I used to live near the New River in Islington.  It is pretty and there are ducks.  That off green mound that I used to glimpse from top deck of the 73 bus, not just a green mound.  Now thanks to The Mercenary River: Private Greed, Public Good: A History of London’s Water by Nick Higham I know both play a huge part in the history of London.  The Mercenary River tells the history of London’s water supply, So many things that I had never thought about are answered.  Like when and how did we all come to have fresh water in our homes simply by turning a tap.  The New River, so much more than a pretty place to walk.  Those grand buildings by Sadlers Wells Theatre that I used to see from the bus?  Water HQ.  Victorian financial scandals, echoing those that bubble away in the privatised water industry today. Absolutely fascinating and a must read for all those interested in London’s history.

London and the 17th Century by Margarette Lincoln

Queen Elizabeth dies, the Stuarts take over, Civil War, Restoration, Plague, Fire the 17th century saw many momentous events. London and the 17th Century – the making of the world’s greatest city by Margarette Lincoln takes a look at the century that started at the tail end of the Tudor era and ended with Queen Anne.  Lots of excellent facts and some glorious maps.   At the beginning of the century and marvel how small London was by the time Queen Anne died the map of Central London was recognisable.  

Steeple Chasing: Around Britain by Church by Peter Ross

Regular readers will know that I love a church. There is always a story. Mr CW and I are on a mission (pilgrimage?) to every Church of England Cathedral in the country (I really need to write that post). Peter Ross loves a church too. In Steeple Chasing is takes us to some incredible buildings. We meet bats, cats, angels, great cathedrals and small chapels. It is a delight. Mr CW bought this for my birthday, easily this year’s best present.

Museum Bums by Jack Shoulder and Mark Small

I always smile when a Museum Bums post pops up in my Instagram feed.  Yes I know I should be more grown up but a photo of statue’s bottom or delicate painted darrière brightens my day.  Now Jack Shoulder and Mark Small, the duo behind the Museum Bums account, have a book, just in time for Christmas (also a calendar and a pack of postcards).
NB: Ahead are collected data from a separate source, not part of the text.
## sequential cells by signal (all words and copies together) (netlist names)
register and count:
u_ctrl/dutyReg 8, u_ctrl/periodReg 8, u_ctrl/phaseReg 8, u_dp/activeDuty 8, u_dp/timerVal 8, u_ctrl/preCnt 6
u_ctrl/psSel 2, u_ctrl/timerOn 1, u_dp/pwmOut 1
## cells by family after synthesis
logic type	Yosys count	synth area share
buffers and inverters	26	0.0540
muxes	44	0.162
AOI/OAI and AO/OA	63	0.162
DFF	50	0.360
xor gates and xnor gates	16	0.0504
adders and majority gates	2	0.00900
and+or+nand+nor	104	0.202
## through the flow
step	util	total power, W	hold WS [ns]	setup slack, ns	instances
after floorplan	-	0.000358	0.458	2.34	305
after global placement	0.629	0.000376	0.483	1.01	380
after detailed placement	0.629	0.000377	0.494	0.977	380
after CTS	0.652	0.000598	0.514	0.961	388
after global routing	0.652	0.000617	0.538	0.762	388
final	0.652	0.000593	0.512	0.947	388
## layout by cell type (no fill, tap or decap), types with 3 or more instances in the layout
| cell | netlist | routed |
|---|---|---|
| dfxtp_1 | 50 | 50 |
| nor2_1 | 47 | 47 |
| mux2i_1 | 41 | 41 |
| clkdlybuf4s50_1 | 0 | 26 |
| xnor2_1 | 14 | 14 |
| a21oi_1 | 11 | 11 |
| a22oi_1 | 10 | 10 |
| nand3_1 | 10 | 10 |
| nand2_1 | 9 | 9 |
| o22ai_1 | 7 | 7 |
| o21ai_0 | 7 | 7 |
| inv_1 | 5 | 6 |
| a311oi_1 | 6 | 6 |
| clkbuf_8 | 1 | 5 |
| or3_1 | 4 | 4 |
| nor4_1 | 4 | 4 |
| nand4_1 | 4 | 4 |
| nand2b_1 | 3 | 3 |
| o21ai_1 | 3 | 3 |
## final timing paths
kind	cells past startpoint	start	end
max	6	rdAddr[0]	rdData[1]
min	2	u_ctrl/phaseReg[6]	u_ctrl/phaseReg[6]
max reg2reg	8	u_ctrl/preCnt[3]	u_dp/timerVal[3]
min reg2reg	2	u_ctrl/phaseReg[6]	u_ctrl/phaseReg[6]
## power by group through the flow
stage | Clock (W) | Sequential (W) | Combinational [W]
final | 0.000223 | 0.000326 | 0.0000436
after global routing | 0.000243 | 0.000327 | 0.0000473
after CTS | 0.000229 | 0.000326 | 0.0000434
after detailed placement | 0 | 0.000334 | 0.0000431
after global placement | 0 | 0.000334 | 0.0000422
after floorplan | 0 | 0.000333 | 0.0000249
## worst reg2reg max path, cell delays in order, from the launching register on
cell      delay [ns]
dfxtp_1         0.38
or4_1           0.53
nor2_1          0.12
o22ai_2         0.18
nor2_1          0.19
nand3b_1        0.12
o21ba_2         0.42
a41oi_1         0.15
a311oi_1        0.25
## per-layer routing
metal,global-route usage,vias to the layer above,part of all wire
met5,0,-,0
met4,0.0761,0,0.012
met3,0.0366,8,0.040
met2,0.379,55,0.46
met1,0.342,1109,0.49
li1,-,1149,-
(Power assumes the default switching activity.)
Museum Bums: A Cheeky Look at Butts in Art has some serious words about the art as well as many excellent pictures of bottoms to be found in museums and art galleries

The Duchess Countess by Catherine Ostler

Elizabeth Chudleigh caused a mass of scandalised gossip in late 18th century London.  She was a pretty witty lady in waiting to the Princess of Wales.  The Duchess Countess by Catherine Ostler tells the story of her life.  Duchess Countess because she was both a Duchess and a Countess, via two husbands.  When the Duke died, his family accused her of bigamy and  sensational trial ensued.  A fascinating tale takes in court life in Rome, Paris and St Petersburg as well as London.

These are Cultural Wednesday’s Best Books 2023, what have been your favourite books of the year?